*Task instructions*
Among the entries below, copy every line that carries the word "HALF".

*Records to use*
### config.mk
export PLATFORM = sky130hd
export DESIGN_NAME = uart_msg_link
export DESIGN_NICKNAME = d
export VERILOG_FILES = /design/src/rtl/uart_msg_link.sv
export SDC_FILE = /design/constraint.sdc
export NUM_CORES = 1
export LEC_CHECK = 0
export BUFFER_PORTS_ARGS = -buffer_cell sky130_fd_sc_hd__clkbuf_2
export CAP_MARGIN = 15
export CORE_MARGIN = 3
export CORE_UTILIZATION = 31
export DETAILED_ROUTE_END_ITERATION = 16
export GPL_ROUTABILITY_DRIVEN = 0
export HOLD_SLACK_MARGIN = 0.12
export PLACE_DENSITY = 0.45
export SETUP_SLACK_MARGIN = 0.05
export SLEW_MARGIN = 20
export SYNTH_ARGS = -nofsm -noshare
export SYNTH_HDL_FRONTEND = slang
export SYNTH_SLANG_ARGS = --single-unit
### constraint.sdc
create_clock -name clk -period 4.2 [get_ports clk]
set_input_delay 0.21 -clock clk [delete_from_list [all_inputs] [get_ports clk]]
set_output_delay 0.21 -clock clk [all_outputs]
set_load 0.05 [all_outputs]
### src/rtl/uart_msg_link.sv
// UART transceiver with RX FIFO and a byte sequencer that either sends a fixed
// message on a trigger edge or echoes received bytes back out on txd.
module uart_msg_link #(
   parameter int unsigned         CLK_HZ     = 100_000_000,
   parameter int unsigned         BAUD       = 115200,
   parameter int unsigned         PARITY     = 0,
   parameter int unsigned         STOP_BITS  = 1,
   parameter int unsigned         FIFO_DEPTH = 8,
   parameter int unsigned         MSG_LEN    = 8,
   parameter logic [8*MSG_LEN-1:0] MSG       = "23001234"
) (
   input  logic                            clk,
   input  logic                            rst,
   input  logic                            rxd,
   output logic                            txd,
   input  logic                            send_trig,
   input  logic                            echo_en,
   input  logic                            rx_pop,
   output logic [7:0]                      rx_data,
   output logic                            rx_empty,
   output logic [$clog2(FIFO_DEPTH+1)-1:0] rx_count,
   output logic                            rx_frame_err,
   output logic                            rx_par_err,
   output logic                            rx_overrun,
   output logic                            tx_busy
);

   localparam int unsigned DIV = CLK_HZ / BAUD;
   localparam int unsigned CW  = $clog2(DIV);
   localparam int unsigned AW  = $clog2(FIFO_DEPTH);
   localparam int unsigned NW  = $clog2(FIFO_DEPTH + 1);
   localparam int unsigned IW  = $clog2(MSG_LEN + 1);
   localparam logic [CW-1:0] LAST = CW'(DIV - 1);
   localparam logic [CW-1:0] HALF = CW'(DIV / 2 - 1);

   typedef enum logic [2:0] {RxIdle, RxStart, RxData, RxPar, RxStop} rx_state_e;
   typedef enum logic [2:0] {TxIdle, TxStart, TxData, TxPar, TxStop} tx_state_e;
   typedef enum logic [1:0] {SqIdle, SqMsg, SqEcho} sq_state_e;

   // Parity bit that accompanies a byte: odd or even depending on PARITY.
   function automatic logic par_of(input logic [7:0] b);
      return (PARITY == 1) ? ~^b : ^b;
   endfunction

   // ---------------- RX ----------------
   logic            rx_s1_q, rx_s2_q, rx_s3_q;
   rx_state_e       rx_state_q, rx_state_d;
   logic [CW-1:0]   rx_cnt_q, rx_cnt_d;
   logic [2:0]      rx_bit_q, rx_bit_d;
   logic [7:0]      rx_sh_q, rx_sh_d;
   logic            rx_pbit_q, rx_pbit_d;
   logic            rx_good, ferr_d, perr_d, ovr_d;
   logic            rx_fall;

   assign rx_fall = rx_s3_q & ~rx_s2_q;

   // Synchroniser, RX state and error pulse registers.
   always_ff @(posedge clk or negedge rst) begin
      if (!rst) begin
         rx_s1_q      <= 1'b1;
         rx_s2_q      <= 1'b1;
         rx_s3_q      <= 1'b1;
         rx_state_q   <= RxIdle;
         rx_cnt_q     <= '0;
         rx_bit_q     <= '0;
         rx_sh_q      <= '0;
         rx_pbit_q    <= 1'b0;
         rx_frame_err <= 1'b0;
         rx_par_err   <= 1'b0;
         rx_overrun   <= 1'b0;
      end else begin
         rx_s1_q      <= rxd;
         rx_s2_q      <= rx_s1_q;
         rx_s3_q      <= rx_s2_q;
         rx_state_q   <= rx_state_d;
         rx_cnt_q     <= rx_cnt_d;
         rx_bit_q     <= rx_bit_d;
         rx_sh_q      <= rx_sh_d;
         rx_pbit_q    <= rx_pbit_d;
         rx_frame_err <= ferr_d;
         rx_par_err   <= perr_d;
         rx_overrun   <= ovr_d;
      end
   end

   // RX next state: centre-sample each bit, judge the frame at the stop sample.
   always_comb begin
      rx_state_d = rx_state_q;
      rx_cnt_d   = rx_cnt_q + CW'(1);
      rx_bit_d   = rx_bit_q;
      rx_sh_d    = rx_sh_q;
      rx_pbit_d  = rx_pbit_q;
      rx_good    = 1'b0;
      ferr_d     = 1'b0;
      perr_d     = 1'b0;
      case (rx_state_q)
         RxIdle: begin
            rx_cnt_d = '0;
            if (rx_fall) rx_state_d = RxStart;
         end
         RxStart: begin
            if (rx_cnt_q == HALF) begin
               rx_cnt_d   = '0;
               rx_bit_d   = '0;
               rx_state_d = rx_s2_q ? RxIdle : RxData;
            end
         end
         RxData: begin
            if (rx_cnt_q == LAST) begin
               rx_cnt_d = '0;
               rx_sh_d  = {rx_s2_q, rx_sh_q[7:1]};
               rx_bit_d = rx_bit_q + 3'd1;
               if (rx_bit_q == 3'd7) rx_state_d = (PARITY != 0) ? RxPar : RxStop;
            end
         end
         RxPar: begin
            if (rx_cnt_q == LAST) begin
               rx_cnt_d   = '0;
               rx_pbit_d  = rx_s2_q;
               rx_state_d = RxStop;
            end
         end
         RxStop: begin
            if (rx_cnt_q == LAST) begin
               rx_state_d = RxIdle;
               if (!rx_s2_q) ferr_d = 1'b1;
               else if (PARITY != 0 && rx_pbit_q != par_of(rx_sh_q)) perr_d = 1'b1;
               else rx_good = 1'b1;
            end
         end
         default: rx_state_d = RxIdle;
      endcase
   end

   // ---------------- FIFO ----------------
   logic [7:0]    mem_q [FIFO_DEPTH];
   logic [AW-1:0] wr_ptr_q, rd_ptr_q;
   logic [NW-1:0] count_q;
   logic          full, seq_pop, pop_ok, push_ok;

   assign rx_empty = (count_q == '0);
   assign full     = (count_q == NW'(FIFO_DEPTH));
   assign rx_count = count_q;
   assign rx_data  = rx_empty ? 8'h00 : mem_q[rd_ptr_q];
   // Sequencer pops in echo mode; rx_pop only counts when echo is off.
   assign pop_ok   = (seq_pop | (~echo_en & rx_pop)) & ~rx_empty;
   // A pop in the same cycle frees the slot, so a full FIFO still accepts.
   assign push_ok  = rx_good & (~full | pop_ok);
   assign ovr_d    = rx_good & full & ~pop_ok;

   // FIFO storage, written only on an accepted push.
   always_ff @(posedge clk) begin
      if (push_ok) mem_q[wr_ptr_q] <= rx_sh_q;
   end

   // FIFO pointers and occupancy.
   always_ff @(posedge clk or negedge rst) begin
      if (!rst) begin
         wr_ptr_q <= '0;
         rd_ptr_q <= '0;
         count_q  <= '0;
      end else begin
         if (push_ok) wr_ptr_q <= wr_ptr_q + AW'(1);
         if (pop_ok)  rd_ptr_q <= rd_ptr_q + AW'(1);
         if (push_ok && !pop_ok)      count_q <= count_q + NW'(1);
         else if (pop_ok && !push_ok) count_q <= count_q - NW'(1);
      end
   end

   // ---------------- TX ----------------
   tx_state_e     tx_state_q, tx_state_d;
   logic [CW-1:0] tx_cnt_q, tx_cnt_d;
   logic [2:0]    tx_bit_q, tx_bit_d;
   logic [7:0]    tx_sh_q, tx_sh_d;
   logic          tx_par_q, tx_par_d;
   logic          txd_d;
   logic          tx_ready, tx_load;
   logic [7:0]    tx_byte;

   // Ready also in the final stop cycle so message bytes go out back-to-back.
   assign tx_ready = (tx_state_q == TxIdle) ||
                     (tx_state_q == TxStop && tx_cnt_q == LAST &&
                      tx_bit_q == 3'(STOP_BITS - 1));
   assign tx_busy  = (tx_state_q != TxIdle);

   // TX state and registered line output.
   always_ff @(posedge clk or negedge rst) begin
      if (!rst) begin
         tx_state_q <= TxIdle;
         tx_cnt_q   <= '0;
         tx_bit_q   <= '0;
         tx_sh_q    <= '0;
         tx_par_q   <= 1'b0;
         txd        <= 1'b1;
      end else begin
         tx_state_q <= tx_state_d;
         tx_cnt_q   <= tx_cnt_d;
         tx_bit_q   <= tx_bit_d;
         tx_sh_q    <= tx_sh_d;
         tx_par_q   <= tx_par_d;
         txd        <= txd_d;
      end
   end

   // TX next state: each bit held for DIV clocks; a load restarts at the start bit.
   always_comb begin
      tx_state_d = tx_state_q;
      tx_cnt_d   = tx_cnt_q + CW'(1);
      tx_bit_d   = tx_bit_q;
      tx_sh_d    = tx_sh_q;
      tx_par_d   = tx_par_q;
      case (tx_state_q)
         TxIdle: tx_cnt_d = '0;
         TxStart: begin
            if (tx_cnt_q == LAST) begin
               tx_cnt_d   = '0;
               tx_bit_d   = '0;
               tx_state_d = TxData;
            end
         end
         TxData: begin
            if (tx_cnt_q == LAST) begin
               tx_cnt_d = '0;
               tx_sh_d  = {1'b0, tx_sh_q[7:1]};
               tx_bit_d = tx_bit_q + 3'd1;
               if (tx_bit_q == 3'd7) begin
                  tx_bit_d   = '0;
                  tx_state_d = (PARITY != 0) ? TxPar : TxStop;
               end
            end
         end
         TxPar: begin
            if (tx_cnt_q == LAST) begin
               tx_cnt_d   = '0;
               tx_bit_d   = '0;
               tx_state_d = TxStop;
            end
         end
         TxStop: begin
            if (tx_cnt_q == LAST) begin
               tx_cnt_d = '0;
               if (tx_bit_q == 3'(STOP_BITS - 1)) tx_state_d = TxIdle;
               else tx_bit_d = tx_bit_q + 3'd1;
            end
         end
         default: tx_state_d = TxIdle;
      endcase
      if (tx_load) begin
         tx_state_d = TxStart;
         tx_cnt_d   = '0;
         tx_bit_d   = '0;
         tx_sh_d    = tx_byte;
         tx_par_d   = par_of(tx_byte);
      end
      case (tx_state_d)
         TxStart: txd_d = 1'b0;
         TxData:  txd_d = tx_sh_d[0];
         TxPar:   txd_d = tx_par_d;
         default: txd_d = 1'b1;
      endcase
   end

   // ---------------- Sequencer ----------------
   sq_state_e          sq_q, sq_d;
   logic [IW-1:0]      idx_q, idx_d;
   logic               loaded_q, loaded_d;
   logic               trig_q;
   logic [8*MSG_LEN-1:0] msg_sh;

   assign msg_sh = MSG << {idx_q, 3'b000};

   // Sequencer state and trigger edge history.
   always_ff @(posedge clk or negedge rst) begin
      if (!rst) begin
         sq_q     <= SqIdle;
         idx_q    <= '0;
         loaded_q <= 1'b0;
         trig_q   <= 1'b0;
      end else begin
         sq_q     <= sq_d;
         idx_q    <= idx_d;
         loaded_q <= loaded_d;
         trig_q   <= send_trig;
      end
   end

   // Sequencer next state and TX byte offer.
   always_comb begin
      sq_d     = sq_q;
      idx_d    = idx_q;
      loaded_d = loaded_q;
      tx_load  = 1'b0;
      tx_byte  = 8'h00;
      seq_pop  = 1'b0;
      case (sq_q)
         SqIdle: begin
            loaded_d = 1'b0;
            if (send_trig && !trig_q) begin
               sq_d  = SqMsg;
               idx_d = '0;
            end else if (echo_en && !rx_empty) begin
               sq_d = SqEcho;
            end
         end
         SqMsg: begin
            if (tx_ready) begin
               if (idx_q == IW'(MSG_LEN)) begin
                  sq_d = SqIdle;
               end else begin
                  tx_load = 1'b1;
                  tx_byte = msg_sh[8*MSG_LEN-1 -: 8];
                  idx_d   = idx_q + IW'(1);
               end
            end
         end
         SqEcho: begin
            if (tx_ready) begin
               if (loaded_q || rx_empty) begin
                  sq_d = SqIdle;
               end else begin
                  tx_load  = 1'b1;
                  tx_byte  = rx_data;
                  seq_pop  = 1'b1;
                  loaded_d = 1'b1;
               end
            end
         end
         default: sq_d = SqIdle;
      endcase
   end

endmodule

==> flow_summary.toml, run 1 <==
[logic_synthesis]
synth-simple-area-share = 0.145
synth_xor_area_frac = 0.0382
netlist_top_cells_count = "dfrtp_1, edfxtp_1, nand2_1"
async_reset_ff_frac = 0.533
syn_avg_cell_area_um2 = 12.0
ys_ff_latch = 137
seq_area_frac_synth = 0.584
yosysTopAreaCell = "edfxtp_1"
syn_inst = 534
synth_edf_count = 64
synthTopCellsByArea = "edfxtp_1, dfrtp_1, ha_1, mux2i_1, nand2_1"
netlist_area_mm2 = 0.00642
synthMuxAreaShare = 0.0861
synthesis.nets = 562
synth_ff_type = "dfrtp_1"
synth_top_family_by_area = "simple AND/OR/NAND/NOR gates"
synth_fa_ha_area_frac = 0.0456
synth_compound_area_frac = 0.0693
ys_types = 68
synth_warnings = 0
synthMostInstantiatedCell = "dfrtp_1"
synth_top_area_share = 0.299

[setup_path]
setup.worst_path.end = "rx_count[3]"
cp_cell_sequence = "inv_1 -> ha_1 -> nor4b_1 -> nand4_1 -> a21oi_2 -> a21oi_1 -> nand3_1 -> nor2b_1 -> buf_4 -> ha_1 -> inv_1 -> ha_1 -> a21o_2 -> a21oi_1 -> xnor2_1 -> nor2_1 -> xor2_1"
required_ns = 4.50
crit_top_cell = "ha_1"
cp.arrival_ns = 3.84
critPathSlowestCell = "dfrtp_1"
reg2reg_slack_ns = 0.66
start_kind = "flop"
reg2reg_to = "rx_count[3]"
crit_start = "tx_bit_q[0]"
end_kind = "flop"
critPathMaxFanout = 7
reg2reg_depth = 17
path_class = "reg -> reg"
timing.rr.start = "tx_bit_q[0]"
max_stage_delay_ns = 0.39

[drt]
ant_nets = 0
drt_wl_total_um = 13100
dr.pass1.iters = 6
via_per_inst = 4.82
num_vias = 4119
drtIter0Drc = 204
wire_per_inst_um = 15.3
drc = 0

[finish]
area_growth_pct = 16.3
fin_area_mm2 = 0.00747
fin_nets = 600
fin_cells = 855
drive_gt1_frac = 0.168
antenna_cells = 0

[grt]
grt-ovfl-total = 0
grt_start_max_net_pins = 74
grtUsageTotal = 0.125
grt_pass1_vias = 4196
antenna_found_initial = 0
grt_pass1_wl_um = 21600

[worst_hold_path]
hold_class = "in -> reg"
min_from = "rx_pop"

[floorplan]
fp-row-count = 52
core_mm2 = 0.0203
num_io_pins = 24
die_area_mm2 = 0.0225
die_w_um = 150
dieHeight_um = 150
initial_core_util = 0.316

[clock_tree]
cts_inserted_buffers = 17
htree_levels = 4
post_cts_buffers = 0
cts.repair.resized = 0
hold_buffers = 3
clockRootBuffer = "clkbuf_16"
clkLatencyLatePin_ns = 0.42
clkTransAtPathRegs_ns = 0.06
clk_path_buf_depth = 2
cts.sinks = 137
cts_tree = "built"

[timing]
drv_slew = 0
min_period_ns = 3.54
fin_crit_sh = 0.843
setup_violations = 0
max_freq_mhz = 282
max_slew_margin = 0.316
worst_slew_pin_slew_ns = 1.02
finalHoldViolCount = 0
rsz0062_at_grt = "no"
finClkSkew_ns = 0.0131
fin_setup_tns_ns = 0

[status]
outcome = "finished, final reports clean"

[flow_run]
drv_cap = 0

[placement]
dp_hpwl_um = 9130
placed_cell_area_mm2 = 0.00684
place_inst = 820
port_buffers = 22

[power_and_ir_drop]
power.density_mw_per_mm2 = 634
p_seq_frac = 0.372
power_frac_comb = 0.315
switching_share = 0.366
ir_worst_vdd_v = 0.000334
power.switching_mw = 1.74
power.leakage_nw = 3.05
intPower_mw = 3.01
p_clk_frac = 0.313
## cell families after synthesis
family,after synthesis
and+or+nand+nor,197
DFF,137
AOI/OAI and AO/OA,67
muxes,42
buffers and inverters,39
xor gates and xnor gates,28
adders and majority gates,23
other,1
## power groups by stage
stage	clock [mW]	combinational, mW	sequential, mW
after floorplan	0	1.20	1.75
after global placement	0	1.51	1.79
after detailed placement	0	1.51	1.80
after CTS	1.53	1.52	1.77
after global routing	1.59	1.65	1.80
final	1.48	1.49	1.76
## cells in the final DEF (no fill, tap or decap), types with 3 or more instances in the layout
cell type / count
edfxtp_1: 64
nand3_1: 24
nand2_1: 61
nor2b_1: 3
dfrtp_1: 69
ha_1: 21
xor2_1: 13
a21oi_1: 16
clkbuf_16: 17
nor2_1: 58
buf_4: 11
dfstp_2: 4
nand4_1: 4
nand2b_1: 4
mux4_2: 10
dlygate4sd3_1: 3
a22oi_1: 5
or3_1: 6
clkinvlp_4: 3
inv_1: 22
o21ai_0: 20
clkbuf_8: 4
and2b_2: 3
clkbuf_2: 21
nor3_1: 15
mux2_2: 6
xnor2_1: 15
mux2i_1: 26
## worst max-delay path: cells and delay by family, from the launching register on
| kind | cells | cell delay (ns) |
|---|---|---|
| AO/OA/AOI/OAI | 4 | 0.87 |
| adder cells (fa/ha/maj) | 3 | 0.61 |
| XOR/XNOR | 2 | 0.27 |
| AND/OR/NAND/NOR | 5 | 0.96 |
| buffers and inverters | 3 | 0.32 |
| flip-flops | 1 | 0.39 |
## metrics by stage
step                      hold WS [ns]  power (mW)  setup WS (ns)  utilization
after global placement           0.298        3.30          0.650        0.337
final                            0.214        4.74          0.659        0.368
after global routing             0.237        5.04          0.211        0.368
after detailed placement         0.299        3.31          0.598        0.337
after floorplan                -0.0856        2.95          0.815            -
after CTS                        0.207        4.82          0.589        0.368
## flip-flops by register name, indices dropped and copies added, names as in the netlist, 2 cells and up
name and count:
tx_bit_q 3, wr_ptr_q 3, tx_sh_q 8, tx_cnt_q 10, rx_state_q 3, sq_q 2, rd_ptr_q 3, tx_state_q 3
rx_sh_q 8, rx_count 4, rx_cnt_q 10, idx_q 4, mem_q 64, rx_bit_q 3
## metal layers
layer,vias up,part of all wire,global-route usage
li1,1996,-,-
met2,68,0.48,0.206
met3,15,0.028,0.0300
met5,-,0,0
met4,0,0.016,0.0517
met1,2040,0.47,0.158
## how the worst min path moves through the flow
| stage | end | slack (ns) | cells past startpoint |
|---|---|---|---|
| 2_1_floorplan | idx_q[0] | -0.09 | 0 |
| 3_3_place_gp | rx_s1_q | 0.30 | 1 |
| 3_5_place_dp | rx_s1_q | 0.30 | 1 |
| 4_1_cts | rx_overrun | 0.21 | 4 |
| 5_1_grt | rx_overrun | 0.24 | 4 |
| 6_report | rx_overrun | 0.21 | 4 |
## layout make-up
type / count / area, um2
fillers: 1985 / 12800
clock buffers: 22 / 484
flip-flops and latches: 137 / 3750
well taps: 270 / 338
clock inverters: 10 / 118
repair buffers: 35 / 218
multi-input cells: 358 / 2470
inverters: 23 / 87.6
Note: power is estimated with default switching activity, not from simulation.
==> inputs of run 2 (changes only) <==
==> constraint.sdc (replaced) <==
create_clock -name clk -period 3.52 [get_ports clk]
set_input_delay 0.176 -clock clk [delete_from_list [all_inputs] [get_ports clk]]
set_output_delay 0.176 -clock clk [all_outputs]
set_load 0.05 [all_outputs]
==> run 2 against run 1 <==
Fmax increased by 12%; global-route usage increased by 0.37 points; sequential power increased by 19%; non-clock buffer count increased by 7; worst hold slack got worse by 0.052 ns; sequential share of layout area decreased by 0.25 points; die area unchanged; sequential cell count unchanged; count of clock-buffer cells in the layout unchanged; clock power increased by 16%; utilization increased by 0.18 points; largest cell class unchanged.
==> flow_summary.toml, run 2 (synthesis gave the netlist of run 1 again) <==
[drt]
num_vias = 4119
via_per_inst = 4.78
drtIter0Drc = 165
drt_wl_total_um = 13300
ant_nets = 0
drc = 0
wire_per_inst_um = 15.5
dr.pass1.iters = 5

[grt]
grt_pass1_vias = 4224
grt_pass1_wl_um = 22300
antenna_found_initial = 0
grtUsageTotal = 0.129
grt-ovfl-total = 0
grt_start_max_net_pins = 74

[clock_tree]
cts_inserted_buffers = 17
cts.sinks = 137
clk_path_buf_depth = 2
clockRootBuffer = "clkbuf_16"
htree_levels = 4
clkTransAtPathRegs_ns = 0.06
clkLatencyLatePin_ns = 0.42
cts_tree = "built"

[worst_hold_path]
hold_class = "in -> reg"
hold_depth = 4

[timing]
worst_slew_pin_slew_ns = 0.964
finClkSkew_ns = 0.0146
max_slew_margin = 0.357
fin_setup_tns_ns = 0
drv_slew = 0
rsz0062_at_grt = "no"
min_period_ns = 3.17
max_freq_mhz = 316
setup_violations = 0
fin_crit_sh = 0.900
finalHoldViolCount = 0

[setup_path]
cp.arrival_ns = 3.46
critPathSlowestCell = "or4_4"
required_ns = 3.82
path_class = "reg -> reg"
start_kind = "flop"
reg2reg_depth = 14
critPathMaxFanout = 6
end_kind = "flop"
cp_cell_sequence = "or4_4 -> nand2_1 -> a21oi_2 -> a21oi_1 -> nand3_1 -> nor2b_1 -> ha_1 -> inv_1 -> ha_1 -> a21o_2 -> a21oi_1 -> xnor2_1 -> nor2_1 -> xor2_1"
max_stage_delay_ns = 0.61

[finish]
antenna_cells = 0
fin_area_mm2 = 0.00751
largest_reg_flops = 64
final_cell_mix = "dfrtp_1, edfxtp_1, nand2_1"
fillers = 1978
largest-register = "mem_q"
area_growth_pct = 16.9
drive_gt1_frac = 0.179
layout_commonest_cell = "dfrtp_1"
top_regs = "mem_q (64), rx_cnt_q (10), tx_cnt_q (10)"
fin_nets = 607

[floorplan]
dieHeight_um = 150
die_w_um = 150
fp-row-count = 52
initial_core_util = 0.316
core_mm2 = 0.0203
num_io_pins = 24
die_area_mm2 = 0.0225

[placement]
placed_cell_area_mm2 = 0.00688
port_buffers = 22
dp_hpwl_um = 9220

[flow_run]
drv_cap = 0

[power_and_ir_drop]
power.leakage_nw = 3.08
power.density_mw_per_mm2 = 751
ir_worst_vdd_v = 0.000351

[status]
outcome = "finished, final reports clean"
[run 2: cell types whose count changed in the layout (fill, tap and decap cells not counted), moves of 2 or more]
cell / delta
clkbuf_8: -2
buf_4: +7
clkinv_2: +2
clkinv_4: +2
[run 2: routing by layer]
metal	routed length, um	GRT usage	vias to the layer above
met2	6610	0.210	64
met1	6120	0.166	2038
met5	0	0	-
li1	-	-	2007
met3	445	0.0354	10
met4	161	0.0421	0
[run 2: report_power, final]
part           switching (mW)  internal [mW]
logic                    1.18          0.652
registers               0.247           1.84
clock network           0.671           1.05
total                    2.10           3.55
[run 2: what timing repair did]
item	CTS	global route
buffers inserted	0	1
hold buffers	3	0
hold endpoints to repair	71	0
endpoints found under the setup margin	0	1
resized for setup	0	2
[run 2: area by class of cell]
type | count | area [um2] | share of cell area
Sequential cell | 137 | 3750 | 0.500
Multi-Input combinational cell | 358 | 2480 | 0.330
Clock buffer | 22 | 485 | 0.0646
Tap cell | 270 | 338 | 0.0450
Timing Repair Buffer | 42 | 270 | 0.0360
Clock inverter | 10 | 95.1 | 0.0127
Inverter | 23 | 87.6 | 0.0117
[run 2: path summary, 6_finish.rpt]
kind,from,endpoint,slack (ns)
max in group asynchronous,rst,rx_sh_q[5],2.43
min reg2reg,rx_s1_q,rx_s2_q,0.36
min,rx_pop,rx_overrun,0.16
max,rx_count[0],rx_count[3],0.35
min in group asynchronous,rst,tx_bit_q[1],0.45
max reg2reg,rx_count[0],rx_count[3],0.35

*Exercise response*
   localparam logic [CW-1:0] HALF = CW'(DIV / 2 - 1);
            if (rx_cnt_q == HALF) begin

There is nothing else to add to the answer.